Il rocker parmense è apparso in piena forma, come se non fossero passati quasi dieci anni dalla fine della sua parentesi litfibiana e dall’inizio della sua nuova vita imprenditoriale.

“È colpa vostra” ha detto al microfono con emozione riferendosi ai fan arrivati da tutta Italia per rivederlo sul palco, che in questi anni non hanno mai smesso di chiedergli il ritorno.

Il gruppo che, per non smentire il proprio nome, si è presentato abbigliato in total black ha mostrato entusiasmo e mestiere. Con Cabo che si è dedicato unicamente alla voce, lasciando le parti di chitarra al talentuoso solista Joe Nocerino e al proprio figlio Sebastiano che, al secondo concerto in carriera, ha tenuto il palco con carattere non facendosi sopraffare da un ampli in vena bizze.

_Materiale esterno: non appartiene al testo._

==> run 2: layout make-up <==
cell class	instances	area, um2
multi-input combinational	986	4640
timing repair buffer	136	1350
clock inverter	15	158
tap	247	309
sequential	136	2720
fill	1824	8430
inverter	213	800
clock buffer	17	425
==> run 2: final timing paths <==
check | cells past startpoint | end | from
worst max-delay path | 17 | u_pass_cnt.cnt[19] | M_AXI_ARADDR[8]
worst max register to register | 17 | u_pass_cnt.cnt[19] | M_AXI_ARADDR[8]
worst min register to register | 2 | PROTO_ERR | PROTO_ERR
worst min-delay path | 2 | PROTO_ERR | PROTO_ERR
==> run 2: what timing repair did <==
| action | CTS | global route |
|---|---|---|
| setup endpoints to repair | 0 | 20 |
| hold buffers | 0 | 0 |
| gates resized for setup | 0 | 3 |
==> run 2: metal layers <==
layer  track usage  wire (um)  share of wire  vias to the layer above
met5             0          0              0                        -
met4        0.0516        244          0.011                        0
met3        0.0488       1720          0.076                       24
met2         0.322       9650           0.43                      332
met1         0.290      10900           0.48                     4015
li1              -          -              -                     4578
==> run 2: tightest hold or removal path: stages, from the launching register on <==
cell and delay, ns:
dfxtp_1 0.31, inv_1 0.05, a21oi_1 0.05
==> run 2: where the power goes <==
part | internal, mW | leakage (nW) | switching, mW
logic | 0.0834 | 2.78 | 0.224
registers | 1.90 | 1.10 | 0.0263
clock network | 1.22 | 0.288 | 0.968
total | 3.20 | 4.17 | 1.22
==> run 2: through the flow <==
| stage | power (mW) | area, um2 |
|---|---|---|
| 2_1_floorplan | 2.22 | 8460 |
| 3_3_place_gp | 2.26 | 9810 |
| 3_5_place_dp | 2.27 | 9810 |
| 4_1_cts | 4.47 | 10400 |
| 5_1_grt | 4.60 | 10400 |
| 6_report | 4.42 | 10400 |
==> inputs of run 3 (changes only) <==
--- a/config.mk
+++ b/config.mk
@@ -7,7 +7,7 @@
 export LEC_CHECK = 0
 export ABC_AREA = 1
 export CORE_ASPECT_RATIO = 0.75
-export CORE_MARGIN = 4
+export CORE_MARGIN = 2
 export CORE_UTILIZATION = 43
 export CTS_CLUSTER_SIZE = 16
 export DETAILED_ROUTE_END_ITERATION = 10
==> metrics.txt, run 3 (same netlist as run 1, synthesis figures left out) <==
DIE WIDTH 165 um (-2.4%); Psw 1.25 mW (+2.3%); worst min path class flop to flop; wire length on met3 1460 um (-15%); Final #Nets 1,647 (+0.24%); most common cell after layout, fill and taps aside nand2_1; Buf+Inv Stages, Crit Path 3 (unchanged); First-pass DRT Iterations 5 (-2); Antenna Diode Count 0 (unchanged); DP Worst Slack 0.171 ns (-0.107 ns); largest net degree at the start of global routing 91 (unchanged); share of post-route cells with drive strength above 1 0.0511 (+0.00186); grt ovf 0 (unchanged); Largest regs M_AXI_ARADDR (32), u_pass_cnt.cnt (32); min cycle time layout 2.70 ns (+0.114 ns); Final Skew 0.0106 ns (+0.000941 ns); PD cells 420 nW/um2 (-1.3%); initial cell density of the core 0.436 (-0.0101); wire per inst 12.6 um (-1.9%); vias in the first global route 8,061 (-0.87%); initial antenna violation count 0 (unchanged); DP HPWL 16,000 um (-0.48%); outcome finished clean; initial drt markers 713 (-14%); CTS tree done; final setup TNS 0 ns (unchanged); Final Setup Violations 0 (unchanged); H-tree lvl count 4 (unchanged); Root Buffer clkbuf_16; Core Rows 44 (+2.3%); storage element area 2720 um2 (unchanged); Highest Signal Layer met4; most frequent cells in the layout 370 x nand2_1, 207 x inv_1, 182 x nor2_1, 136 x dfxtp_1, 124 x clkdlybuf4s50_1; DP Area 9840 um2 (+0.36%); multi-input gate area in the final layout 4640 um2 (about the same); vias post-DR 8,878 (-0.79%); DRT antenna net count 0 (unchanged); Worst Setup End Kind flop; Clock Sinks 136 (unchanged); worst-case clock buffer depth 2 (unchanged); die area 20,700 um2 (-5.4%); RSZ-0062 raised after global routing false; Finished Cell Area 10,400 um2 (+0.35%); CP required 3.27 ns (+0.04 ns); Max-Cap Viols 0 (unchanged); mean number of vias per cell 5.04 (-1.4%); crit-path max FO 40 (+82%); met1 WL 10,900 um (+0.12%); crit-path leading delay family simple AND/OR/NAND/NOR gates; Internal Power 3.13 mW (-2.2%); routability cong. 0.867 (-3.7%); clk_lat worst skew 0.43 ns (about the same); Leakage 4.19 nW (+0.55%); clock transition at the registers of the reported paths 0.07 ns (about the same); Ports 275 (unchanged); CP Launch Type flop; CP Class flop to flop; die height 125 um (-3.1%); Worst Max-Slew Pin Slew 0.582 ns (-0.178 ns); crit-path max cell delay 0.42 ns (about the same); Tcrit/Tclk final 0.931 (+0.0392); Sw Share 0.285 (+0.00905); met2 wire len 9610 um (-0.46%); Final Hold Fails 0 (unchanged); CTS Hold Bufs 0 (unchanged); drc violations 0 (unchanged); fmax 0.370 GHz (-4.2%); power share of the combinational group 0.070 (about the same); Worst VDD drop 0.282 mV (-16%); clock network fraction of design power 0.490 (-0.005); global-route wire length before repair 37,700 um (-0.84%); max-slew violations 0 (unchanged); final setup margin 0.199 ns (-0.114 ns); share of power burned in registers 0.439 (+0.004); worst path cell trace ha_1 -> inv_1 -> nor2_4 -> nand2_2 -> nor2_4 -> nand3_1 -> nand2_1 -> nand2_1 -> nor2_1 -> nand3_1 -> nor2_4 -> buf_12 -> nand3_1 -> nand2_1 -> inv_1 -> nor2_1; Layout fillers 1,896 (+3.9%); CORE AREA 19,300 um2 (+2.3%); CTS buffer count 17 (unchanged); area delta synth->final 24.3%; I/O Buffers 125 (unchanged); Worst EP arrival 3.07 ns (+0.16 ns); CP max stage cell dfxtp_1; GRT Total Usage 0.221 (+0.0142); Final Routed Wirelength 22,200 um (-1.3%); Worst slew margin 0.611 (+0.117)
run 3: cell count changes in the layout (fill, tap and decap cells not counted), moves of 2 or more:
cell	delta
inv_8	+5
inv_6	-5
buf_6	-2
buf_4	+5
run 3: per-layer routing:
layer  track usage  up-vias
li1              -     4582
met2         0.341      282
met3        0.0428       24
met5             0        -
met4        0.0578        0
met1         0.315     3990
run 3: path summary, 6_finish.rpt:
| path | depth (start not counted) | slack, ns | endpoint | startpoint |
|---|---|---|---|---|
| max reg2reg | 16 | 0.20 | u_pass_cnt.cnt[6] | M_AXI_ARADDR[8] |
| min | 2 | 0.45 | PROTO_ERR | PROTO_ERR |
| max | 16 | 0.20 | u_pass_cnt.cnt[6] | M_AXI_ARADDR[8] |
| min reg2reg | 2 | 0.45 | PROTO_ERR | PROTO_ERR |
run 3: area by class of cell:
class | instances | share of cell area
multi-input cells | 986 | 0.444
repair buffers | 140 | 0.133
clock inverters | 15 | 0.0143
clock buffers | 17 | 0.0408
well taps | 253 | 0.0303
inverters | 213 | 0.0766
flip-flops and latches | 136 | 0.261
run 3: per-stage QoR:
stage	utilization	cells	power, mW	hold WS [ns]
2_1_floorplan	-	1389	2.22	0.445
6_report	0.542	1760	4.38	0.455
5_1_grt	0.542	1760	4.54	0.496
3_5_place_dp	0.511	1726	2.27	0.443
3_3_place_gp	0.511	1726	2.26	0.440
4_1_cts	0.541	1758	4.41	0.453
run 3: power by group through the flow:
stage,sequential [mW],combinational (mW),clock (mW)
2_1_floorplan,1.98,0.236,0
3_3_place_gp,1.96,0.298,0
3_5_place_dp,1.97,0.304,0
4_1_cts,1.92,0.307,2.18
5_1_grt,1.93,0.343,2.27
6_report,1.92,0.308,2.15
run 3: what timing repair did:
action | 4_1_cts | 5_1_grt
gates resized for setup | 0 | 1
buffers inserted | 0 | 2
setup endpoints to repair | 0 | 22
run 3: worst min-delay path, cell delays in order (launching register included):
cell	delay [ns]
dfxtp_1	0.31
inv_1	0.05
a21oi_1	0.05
[src/rtl/foc_pkg.sv]
// Shared definitions for the FOC regulator blocks: PI schedule states and default widths.
package foc_pkg;

    localparam int PI_N = 10;
    localparam int PI_F = 9;
    localparam int PI_A = PI_N + 4;

    typedef enum logic [2:0] {
        IDLE = 3'd0,
        ERR  = 3'd1,
        PROP = 3'd2,
        INTG = 3'd3,
        OUT  = 3'd4
    } pi_state_t;

endpackage

[src/rtl/pi_controller_if.sv]
// Sample/result handshake bundle between the PI regulator and its producer/consumer.
import foc_pkg::*;

interface pi_controller_if #(
    parameter int N = PI_N,
    parameter int A = PI_A
) ();

    logic                in_valid;
    logic                in_ready;
    logic signed [N-1:0] ref_sp;
    logic signed [N-1:0] meas;
    logic signed [N-1:0] kp;
    logic signed [N-1:0] ki;
    logic signed [A-1:0] imax;
    logic signed [A-1:0] imin;
    logic                clr;
    logic signed [N-1:0] y;
    logic                out_valid;

    modport master (
        output in_valid, ref_sp, meas, kp, ki, imax, imin, clr,
        input  in_ready, y, out_valid
    );

    modport slave (
        input  in_valid, ref_sp, meas, kp, ki, imax, imin, clr,
        output in_ready, y, out_valid
    );

endinterface

[src/rtl/saturation.sv]
// Signed clamp of an IW-bit value into [i_lo, i_hi] expressed at OW bits (IW must exceed OW).
module saturation #(
    parameter int IW = 15,
    parameter int OW = 14
) (
    input  logic signed [IW-1:0] i_x,
    input  logic signed [OW-1:0] i_lo,
    input  logic signed [OW-1:0] i_hi,
    output logic signed [OW-1:0] o_y
);

    logic signed [IW-1:0] w_lo;
    logic signed [IW-1:0] w_hi;

    assign w_lo = {{(IW-OW){i_lo[OW-1]}}, i_lo};
    assign w_hi = {{(IW-OW){i_hi[OW-1]}}, i_hi};

    always_comb begin
        o_y = i_x[OW-1:0];
        if (i_x > w_hi) begin
            o_y = i_hi;
        end else if (i_x < w_lo) begin
            o_y = i_lo;
        end
    end

endmodule

[src/rtl/pi_controller.sv]
// Sequential PI regulator, one shared multiplier over a 5-cycle schedule.
// Define PI_ANTI_WINDUP_EN to bound the integrator by imin/imax instead of its A-bit range.
import foc_pkg::*;

module pi_controller #(
    parameter int N = PI_N,
    parameter int F = PI_F,
    parameter int A = PI_A
) (
    input logic            clk,
    input logic            rst,
    pi_controller_if.slave bus
);

    localparam logic [2:0] S_IDLE = IDLE;
    localparam logic [2:0] S_ERR  = ERR;
    localparam logic [2:0] S_PROP = PROP;
    localparam logic [2:0] S_INTG = INTG;
    localparam logic [2:0] S_OUT  = OUT;

    localparam int PW = 2 * N + 1;
    localparam int SW = PW + A + 1;

    localparam logic signed [N-1:0] Y_LO = {1'b1, {(N-1){1'b0}}};
    localparam logic signed [N-1:0] Y_HI = {1'b0, {(N-1){1'b1}}};

    logic [2:0]          r_state;
    logic signed [N-1:0] r_ref;
    logic signed [N-1:0] r_meas;
    logic signed [N-1:0] r_kp;
    logic signed [N-1:0] r_ki;
    logic signed [N:0]   r_e;
    logic signed [A-1:0] r_p;
    logic signed [A-1:0] r_integ;
    logic signed [N-1:0] r_y;
    logic                r_out_valid;

    logic signed [N-1:0]  w_mul_a;
    logic signed [PW-1:0] w_mul_a_ext;
    logic signed [PW-1:0] w_e_ext;
    logic signed [PW-1:0] w_prod;
    logic signed [SW-1:0] w_prod_ext;
    logic signed [SW-1:0] w_shift;
    logic signed [A:0]    w_inc;
    logic signed [A:0]    w_isum;
    logic signed [A:0]    w_osum;
    logic signed [A-1:0]  w_ilo;
    logic signed [A-1:0]  w_ihi;
    logic signed [A-1:0]  w_integ_sat;
    logic signed [N-1:0]  w_y_sat;
    logic                 w_unused_shift;

    // Shared multiplier: kp during PROP, ki otherwise (only consumed in INTG)
    assign w_mul_a     = (r_state == S_PROP) ? r_kp : r_ki;
    assign w_mul_a_ext = {{(PW-N){w_mul_a[N-1]}}, w_mul_a};
    assign w_e_ext     = {{(PW-N-1){r_e[N]}}, r_e};
    assign w_prod      = w_mul_a_ext * w_e_ext;
    assign w_prod_ext  = {{(A+1){w_prod[PW-1]}}, w_prod};
    assign w_shift     = w_prod_ext >>> F;
    assign w_inc       = w_shift[A:0];

    assign w_isum = {r_integ[A-1], r_integ} + w_inc;
    assign w_osum = {r_p[A-1], r_p} + {r_integ[A-1], r_integ};

    assign w_unused_shift = ^w_shift[SW-1:A+1];

`ifdef PI_ANTI_WINDUP_EN
    assign w_ilo = bus.imin;
    assign w_ihi = bus.imax;
`else
    logic w_unused_lim;
    assign w_ilo        = {1'b1, {(A-1){1'b0}}};
    assign w_ihi        = {1'b0, {(A-1){1'b1}}};
    assign w_unused_lim = ^{bus.imin, bus.imax};
`endif

    saturation #(.IW(A + 1), .OW(A)) u_int_sat (
        .i_x  (w_isum),
        .i_lo (w_ilo),
        .i_hi (w_ihi),
        .o_y  (w_integ_sat)
    );

    saturation #(.IW(A + 1), .OW(N)) u_out_sat (
        .i_x  (w_osum),
        .i_lo (Y_LO),
        .i_hi (Y_HI),
        .o_y  (w_y_sat)
    );

    always_ff @(posedge clk or posedge rst) begin
        if (rst) begin
            r_state     <= S_IDLE;
            r_ref       <= '0;
            r_meas      <= '0;
            r_kp        <= '0;
            r_ki        <= '0;
            r_e         <= '0;
            r_p         <= '0;
            r_integ     <= '0;
            r_y         <= '0;
            r_out_valid <= 1'b0;
        end else begin
            r_out_valid <= 1'b0;
            case (r_state)
                S_IDLE: begin
                    if (bus.in_valid) begin
                        r_ref   <= bus.ref_sp;
                        r_meas  <= bus.meas;
                        r_kp    <= bus.kp;
                        r_ki    <= bus.ki;
                        r_state <= S_ERR;
                    end
                end
                S_ERR: begin
                    r_e     <= {r_ref[N-1], r_ref} - {r_meas[N-1], r_meas};
                    r_state <= S_PROP;
                end
                S_PROP: begin
                    r_p     <= w_shift[A-1:0];
                    r_state <= S_INTG;
                end
                S_INTG: begin
                    r_integ <= w_integ_sat;
                    r_state <= S_OUT;
                end
                S_OUT: begin
                    r_y         <= w_y_sat;
                    r_out_valid <= 1'b1;
                    r_state     <= S_IDLE;
                end
                default: r_state <= S_IDLE;
            endcase
            // clr wins over the INTG update so that sample's integral contribution is dropped
            if (bus.clr) begin
                r_integ <= '0;
            end
        end
    end

    assign bus.in_ready  = (r_state == S_IDLE);
    assign bus.y         = r_y;
    assign bus.out_valid = r_out_valid;

endmodule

Sotto il palcoscenico assieme ai fan, anche i tanti amici di Cabo e de IlNero, la sua compagna di vita e le altre tre figlie. Sì, perché, Gianluigi Cavallo è un papà rock che mette l’amore genitore-figlio al primo posto, come dimostra il plot del singolo ‘Cuore’ applaudito e cantato a squarciagola dal pubblico tanto da essere replicato nel bis.

Emozioni forti anche durante l’altro brano più noto del neonato gruppo ‘Soli ed unici’.

IlNero ha poi proposto due cover che fanno già parte del suo DNA: ‘Personal Jesus’ dei Depeche Mode (che trovate anche nell’album) rivista e corretta in chiave aggressive e ‘Heroes’ di David Bowie riletta invece in chiave soft che è ormai diventata l’inno del progetto nonché un ringraziamento a tutti coloro che lo sostengono con tanto affetto.

Un’ottima performance del gruppo e l’importante ritorno di una voce che ha dato e darà tanto al panorama rock nostrano sempre più povero di tali personalità. Ma è solo l’inizio!